• [Work instruction]:
Beginning with the first line of the data below, reproduce every line unchanged, ending with the line that holds "Yosys netlist: nor2_1".
# # # # #
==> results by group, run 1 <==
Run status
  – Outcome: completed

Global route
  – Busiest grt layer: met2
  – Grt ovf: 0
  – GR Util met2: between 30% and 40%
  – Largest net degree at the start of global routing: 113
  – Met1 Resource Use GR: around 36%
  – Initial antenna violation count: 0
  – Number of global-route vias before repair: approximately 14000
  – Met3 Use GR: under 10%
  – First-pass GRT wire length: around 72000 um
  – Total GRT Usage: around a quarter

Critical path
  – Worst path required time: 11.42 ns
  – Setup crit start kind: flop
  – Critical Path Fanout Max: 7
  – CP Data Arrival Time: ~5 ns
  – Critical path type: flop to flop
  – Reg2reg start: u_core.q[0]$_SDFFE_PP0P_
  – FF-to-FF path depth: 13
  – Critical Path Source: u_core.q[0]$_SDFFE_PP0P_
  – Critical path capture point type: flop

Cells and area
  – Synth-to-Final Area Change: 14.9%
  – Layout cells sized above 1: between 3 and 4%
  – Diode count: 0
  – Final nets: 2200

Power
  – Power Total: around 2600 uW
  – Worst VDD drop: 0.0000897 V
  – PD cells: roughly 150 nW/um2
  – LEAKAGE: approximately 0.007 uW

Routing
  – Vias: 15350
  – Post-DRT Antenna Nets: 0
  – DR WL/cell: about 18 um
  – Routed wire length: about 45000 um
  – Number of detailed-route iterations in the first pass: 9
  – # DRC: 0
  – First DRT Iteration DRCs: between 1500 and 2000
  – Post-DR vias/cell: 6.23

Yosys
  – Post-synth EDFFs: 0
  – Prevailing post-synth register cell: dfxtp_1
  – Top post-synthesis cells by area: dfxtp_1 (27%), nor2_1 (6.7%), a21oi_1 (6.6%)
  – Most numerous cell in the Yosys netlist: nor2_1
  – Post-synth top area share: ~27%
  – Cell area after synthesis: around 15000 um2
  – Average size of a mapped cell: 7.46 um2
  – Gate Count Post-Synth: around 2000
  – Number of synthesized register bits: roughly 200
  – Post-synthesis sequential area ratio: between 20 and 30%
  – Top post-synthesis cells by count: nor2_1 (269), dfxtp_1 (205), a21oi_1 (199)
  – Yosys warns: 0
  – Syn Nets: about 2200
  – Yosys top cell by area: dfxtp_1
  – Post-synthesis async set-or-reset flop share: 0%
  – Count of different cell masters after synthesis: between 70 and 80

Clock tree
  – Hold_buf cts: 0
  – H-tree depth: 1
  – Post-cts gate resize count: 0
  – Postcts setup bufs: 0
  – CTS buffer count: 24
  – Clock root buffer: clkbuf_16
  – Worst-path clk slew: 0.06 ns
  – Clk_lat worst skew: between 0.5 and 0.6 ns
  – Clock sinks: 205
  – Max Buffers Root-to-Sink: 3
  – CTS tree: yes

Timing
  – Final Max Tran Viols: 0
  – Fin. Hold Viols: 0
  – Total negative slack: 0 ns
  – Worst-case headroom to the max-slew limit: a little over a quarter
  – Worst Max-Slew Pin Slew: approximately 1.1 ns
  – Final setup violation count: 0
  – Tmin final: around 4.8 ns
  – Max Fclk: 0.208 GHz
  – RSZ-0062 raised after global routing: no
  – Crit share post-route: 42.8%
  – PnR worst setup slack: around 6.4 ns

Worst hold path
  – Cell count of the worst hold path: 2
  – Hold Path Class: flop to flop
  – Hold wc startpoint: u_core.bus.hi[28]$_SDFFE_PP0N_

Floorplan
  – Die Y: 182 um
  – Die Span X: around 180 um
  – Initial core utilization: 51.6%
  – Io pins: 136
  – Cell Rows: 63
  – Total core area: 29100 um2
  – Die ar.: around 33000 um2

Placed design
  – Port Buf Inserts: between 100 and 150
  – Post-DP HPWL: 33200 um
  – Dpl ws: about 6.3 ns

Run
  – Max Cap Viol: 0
**src/rtl/mac_mode_scheduler.sv**
```systemverilog
// Round-robin scheduler for one shared 27x27 / SIMD multiplier: owns the mode register,
// drains the pipeline before a mode change, and returns tagged results in issue order.
module mac_mode_scheduler #(
  parameter int LATENCY    = 2,
  parameter int ID_W       = 4,
  parameter int FIFO_DEPTH = 4
) (
  input  logic            clk,
  input  logic            reset,
  input  logic            req0_valid,
  output logic            req0_ready,
  input  logic [1:0]      req0_mode,
  input  logic [80:0]     req0_a,
  input  logic [80:0]     req0_b,
  input  logic            req0_a_sign,
  input  logic            req0_b_sign,
  input  logic [ID_W-1:0] req0_id,
  input  logic            req1_valid,
  output logic            req1_ready,
  input  logic [1:0]      req1_mode,
  input  logic [80:0]     req1_a,
  input  logic [80:0]     req1_b,
  input  logic            req1_a_sign,
  input  logic            req1_b_sign,
  input  logic [ID_W-1:0] req1_id,
  output logic [80:0]     mult_a,
  output logic [80:0]     mult_b,
  output logic            mult_a_sign,
  output logic            mult_b_sign,
  output logic [1:0]      mult_mode,
  input  logic [53:0]     mult_result_0,
  input  logic [53:0]     mult_result_1,
  input  logic [11:0]     mult_simd_carry,
  output logic            rsp_valid,
  input  logic            rsp_ready,
  output logic [53:0]     rsp_result_0,
  output logic [53:0]     rsp_result_1,
  output logic [11:0]     rsp_simd_carry,
  output logic            rsp_src,
  output logic [ID_W-1:0] rsp_id,
  output logic            rsp_err,
  output logic            busy
);
  localparam int PW  = (FIFO_DEPTH > 1) ? $clog2(FIFO_DEPTH) : 1;
  localparam int CW  = PW + 1;
  localparam int CW1 = CW + 1;
  localparam int EW  = 54 + 54 + 12 + 1 + ID_W + 1;

  typedef enum logic [1:0] {ST_RUN = 2'd0, ST_DRAIN = 2'd1, ST_SWITCH = 2'd2} state_t;

  state_t             r_state, w_state_next;
  logic [1:0]         r_mode;
  logic               r_ptr;
  logic [CW-1:0]      r_inflight, r_count;
  logic [PW-1:0]      r_wptr, r_rptr;
  logic [LATENCY-1:0] r_pipe_vld, r_pipe_src, r_pipe_err;
  logic [ID_W-1:0]    r_pipe_id [LATENCY];
  logic [EW-1:0]      r_mem [FIFO_DEPTH];

  logic               w_gnt_vld, w_gnt, w_illegal, w_credit, w_accept, w_capture, w_pop;
  logic               w_in_run, w_load_mode;
  logic [1:0]         w_gnt_mode;
  logic [80:0]        w_gnt_a, w_gnt_b;
  logic               w_gnt_a_sign, w_gnt_b_sign;
  logic [ID_W-1:0]    w_gnt_id;
  logic [EW-1:0]      w_wdata, w_head;

  assign w_gnt_vld    = req0_valid | req1_valid;
  assign w_gnt        = (req0_valid & req1_valid) ? r_ptr : req1_valid;
  assign w_gnt_mode   = w_gnt ? req1_mode   : req0_mode;
  assign w_gnt_a      = w_gnt ? req1_a      : req0_a;
  assign w_gnt_b      = w_gnt ? req1_b      : req0_b;
  assign w_gnt_a_sign = w_gnt ? req1_a_sign : req0_a_sign;
  assign w_gnt_b_sign = w_gnt ? req1_b_sign : req0_b_sign;
  assign w_gnt_id     = w_gnt ? req1_id     : req0_id;
  assign w_illegal    = (w_gnt_mode == 2'b11);

  // Credit uses registered occupancy, so a pop only frees a slot on the following cycle.
  assign w_credit  = ({1'b0, r_inflight} + {1'b0, r_count}) < CW1'(FIFO_DEPTH);
  assign w_accept  = reset & w_gnt_vld & w_in_run & w_credit & (w_illegal | (w_gnt_mode == r_mode));
  assign w_capture = r_pipe_vld[LATENCY-1];
  assign w_pop     = rsp_valid & rsp_ready;

  assign req0_ready = w_accept & ~w_gnt;
  assign req1_ready = w_accept & w_gnt;
  assign mult_mode  = r_mode;
  assign busy       = (r_inflight != '0) | (r_count != '0) | (r_state != ST_RUN);

  always_ff @(posedge clk or negedge reset) begin
    if (!reset) begin
      r_state <= ST_RUN;
      r_mode  <= 2'b00;
    end else begin
      r_state <= w_state_next;
      if (w_load_mode) r_mode <= w_gnt_mode;
    end
  end

  always_comb begin
    w_state_next = r_state;
    case (r_state)
      ST_RUN:    if (w_gnt_vld && !w_illegal && (w_gnt_mode != r_mode)) w_state_next = ST_DRAIN;
      ST_DRAIN: begin
        if (!w_gnt_vld)               w_state_next = ST_RUN;
        else if (r_inflight == '0)    w_state_next = w_illegal ? ST_RUN : ST_SWITCH;
      end
      ST_SWITCH: w_state_next = ST_RUN;
      default:   w_state_next = ST_RUN;
    endcase
  end

  always_comb begin
    w_in_run    = (r_state == ST_RUN);
    w_load_mode = (r_state == ST_DRAIN) & w_gnt_vld & (r_inflight == '0) & ~w_illegal;
  end

  // Issue register and tag pipeline; illegal-mode slots present zero operands.
  always_ff @(posedge clk or negedge reset) begin
    if (!reset) begin
      mult_a      <= '0;
      mult_b      <= '0;
      mult_a_sign <= 1'b0;
      mult_b_sign <= 1'b0;
      r_pipe_vld  <= '0;
      r_pipe_src  <= '0;
      r_pipe_err  <= '0;
      r_ptr       <= 1'b0;
      for (int i = 0; i < LATENCY; i++) r_pipe_id[i] <= '0;
    end else begin
      if (w_accept) begin
        mult_a      <= w_illegal ? '0   : w_gnt_a;
        mult_b      <= w_illegal ? '0   : w_gnt_b;
        mult_a_sign <= w_illegal ? 1'b0 : w_gnt_a_sign;
        mult_b_sign <= w_illegal ? 1'b0 : w_gnt_b_sign;
        if (req0_valid & req1_valid) r_ptr <= ~w_gnt;
      end
      r_pipe_vld[0] <= w_accept;
      r_pipe_src[0] <= w_gnt;
      r_pipe_err[0] <= w_illegal;
      r_pipe_id[0]  <= w_gnt_id;
      for (int i = 1; i < LATENCY; i++) begin
        r_pipe_vld[i] <= r_pipe_vld[i-1];
        r_pipe_src[i] <= r_pipe_src[i-1];
        r_pipe_err[i] <= r_pipe_err[i-1];
        r_pipe_id[i]  <= r_pipe_id[i-1];
      end
    end
  end

  always_ff @(posedge clk or negedge reset) begin
    if (!reset) begin
      r_inflight <= '0;
      r_count    <= '0;
      r_wptr     <= '0;
      r_rptr     <= '0;
    end else begin
      case ({w_accept, w_capture})
        2'b10:   r_inflight <= r_inflight + 1'b1;
        2'b01:   r_inflight <= r_inflight - 1'b1;
        default: r_inflight <= r_inflight;
      endcase
      case ({w_capture, w_pop})
        2'b10:   r_count <= r_count + 1'b1;
        2'b01:   r_count <= r_count - 1'b1;
        default: r_count <= r_count;
      endcase
      if (w_capture) r_wptr <= r_wptr + 1'b1;
      if (w_pop)     r_rptr <= r_rptr + 1'b1;
    end
  end

  assign w_wdata = r_pipe_err[LATENCY-1]
                 ? {120'd0, r_pipe_src[LATENCY-1], r_pipe_id[LATENCY-1], 1'b1}
                 : {mult_result_0, mult_result_1, mult_simd_carry,
                    r_pipe_src[LATENCY-1], r_pipe_id[LATENCY-1], 1'b0};

  always_ff @(posedge clk) begin
    if (w_capture) r_mem[r_wptr] <= w_wdata;
  end

  assign w_head    = r_mem[r_rptr];
  assign rsp_valid = (r_count != '0);
  assign {rsp_result_0, rsp_result_1, rsp_simd_carry, rsp_src, rsp_id, rsp_err} =
         rsp_valid ? w_head : '0;

  a_fifo_no_overflow: assert property (@(posedge clk) disable iff (!reset)
    !(w_capture && (r_count == CW'(FIFO_DEPTH))));
  a_mode_stable: assert property (@(posedge clk) disable iff (!reset)
    (r_inflight != '0) |=> $stable(r_mode));
endmodule

```
**config.mk**
```make
export PLATFORM = sky130hd
export DESIGN_NAME = mac_mode_scheduler
export DESIGN_NICKNAME = d
export VERILOG_FILES = /design/src/rtl/mac_mode_scheduler.sv
export SDC_FILE = /design/constraint.sdc
export NUM_CORES = 1
export LEC_CHECK = 0
export ABC_CLOCK_PERIOD_IN_PS = 4300
export CORE_AREA = 2 2 296 298
export DETAILED_ROUTE_END_ITERATION = 10
export DIE_AREA = 0 0 298 300
export GPL_TIMING_DRIVEN = 0
export PLACE_DENSITY = 0.69
export RECOVER_POWER = 50
export SYNTH_ARGS = -nofsm -noshare
export SYNTH_HDL_FRONTEND = slang
export SYNTH_SLANG_ARGS = --single-unit
```
**constraint.sdc**
```tcl
create_clock -name clk -period 4.3 [get_ports clk]
set_input_delay 0.43 -clock clk [delete_from_list [all_inputs] [get_ports clk]]
set_output_delay 0.43 -clock clk [all_outputs]
set_load 0.01 [all_outputs]
```
==> results by stage <==
Synth:
- The register area share after synthesis is 67.8%.
- The synthesized design contains 504 enable-type register cells.
- Synthesis produced a netlist with a net count of 2414.
- A synthesized cell averages 15.2 µm².
- The post-synthesis instance area is 29500 µm².
- The synthesized instance count is 1939.
- For this run, the leading register cell type out of synthesis is edfxtp_1.
- The total of flip-flops plus latches after synthesis is 697.
- The count of cell types in the netlist is 40.
- In the synthesized netlist the async set-or-reset flop fraction comes to 27.7%.
- For this run, the number of Yosys warnings is 0.

Flow run:
- The number of max-cap violations is 5.

Cells and area:
- In the layout the commonest cells are 599 x clkdlybuf4s50_1, 504 x edfxtp_1, 346 x nand2_1, 193 x dfrtp_1, 164 x a21oi_1.
- Summing all multi-input logic gate instances after layout gives 8820 µm².
- After the flow finishes, the layout carries non-filler instances totaling 4022.
- The area growth from synthesis to layout is 41.3%.
- The proportion of layout cells with a drive suffix above 1 is 12.4%.
- In the final layout, flip-flops and latches occupy 20000 µm².
- The total number of nets in the final design is 3265.
- After filler insertion, the fill cell instance count of the layout stands at 7692.
- The most common library cell in the layout ignoring fill and taps is clkdlybuf4s50_1.

Setup path:
- The type of the worst setup path is flip-flop to output port.
- The biggest fanout along the worst timing path is 10.
- STA classifies the critical path endpoint as an output port.
- The worst path arrival time is 3.65 ns.
- The launching element type of the critical path is a flip-flop.
- The worst endpoint required time is 3.87 ns.

Clocking:
- The later-pin clock latency in the skew report is 0.63 ns.
- CTS placed an instance of clkbuf_16 at the clock tree root.
- The number of buffers between clock root and the deepest sink is 3.
- TritonCTS built the clock tree.
- TritonCTS created 79 clock buffers.
- The H-tree generated during clock tree synthesis spans 3 levels.
- Counting every sink on the clock net gives 697.
- After clock tree synthesis, the clock-pin slew on the worst setup and hold paths is 0.06 ns.

Placement:
- The HPWL after detailed placement is 74800 µm.
- The congestion estimate from routability-driven global placement came to 0.989.
- The number of placed instances, taps included, is 3863.
- Port buffering added 760 buffers.
- The worst slack after detailed placement is 0.427 ns.

GRT:
- The largest net degree at the start of global routing is 111.
- The aggregate global-route resource usage is 22.0%.
- After global routing the overflow that remains totals 0.
- The first global-routing pass estimated 143000 µm of wire.
- The via count of the first global-routing pass is 20500.
- The initial antenna violation count came to 35.

Outcome:
- The final reports fail on capacitance limit, slew limit.
- The run finished, with violations left.

Power:
- The analysis attributes to cell leakage a power of 15.5 nW.
- The maximum VDD drop is 0.301 mV.
- Power spread over the standard cell area amounts to 596 nW/µm².
- Total power for the finished layout comes to 24.8 mW.

Route:
- Using the TritonRoute via totals, the vias-per-cell ratio works out to 4.85.
- The detailed-route via count is 19500.
- Before antenna repair, the detailed router went through 5 iterations.
- The count of nets left with antenna violations once routing finished came out at 0.
- For this run, design rule violations remaining after detail routing come to 0.
- The detailed router finished its first iteration with 1176 violations.
- The total wirelength of the detailed-routed design is 100000 µm.
- The detailed-route wire length per cell is 24.9 µm.

Timing:
- Setup violations remaining at the end of the flow were counted as 0.
- Setup slack on the critical path of the routed design comes to 0.216 ns.
- The routed design could run at a clock period as short as 4.08 ns.
- The top achievable clock speed is 245 MHz.
- The transition time at the pin with the least slew margin is 2.88 ns.
- The number of pins with negative max-slew slack in the final report is 247.
- The relative slew slack is -92.1%.
- The post-route clock period utilization is 95.0%.
- Clock skew on the completed layout was measured at 0.0330 ns.
- Setup repair after global routing could not meet its margin everywhere.
- The final hold violation count is 0.

Floorplanning:
- The row count is 108.
- The width of the die is 298 µm.
- The die covers 89400 µm².
- The die boundary height is 300 µm.
- Pin placement for this block handled 761 I/O pins.
- The placeable core area is 86200 µm².
- Once the floorplan was initialized, standard cells occupied 34.2% of the core.

Min path:
- The type of the tightest min-delay check is flip-flop to flip-flop.
File: config.mk
export PLATFORM = sky130hd
export DESIGN_NAME = fluxo_dados_param
export DESIGN_NICKNAME = d
export VERILOG_FILES = /design/src/rtl/fluxo_dados_param.sv
export SDC_FILE = /design/constraint.sdc
export NUM_CORES = 1
export LEC_CHECK = 0
export BUFFER_PORTS_ARGS = -buffer_cell sky130_fd_sc_hd__clkbuf_2
export CORE_MARGIN = 1
export CORE_UTILIZATION = 48
export CTS_BUF_LIST = sky130_fd_sc_hd__clkbuf_8
export DETAILED_ROUTE_END_ITERATION = 7
export PLACE_DENSITY_LB_ADDON = 0.1
export SLEW_MARGIN = 15
export SYNTH_ARGS = -nofsm -noshare
export SYNTH_HDL_FRONTEND = slang
export SYNTH_HIERARCHICAL = 1
export SYNTH_SLANG_ARGS = --single-unit
File: constraint.sdc
create_clock -name clock -period 2.95 [get_ports clock]
set_clock_uncertainty 0.1 [all_clocks]
set_input_delay 0.1475 -clock clock [delete_from_list [all_inputs] [get_ports clock]]
set_output_delay 0.1475 -clock clock [all_outputs]
set_load 0.03 [all_outputs]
# # # # #
• [Result below]:
==> results by group, run 1 <==
Run status
  – Outcome: completed

Global route
  – Busiest grt layer: met2
  – Grt ovf: 0
  – GR Util met2: between 30% and 40%
  – Largest net degree at the start of global routing: 113
  – Met1 Resource Use GR: around 36%
  – Initial antenna violation count: 0
  – Number of global-route vias before repair: approximately 14000
  – Met3 Use GR: under 10%
  – First-pass GRT wire length: around 72000 um
  – Total GRT Usage: around a quarter

Critical path
  – Worst path required time: 11.42 ns
  – Setup crit start kind: flop
  – Critical Path Fanout Max: 7
  – CP Data Arrival Time: ~5 ns
  – Critical path type: flop to flop
  – Reg2reg start: u_core.q[0]$_SDFFE_PP0P_
  – FF-to-FF path depth: 13
  – Critical Path Source: u_core.q[0]$_SDFFE_PP0P_
  – Critical path capture point type: flop

Cells and area
  – Synth-to-Final Area Change: 14.9%
  – Layout cells sized above 1: between 3 and 4%
  – Diode count: 0
  – Final nets: 2200

Power
  – Power Total: around 2600 uW
  – Worst VDD drop: 0.0000897 V
  – PD cells: roughly 150 nW/um2
  – LEAKAGE: approximately 0.007 uW

Routing
  – Vias: 15350
  – Post-DRT Antenna Nets: 0
  – DR WL/cell: about 18 um
  – Routed wire length: about 45000 um
  – Number of detailed-route iterations in the first pass: 9
  – # DRC: 0
  – First DRT Iteration DRCs: between 1500 and 2000
  – Post-DR vias/cell: 6.23

Yosys
  – Post-synth EDFFs: 0
  – Prevailing post-synth register cell: dfxtp_1
  – Top post-synthesis cells by area: dfxtp_1 (27%), nor2_1 (6.7%), a21oi_1 (6.6%)
  – Most numerous cell in the Yosys netlist: nor2_1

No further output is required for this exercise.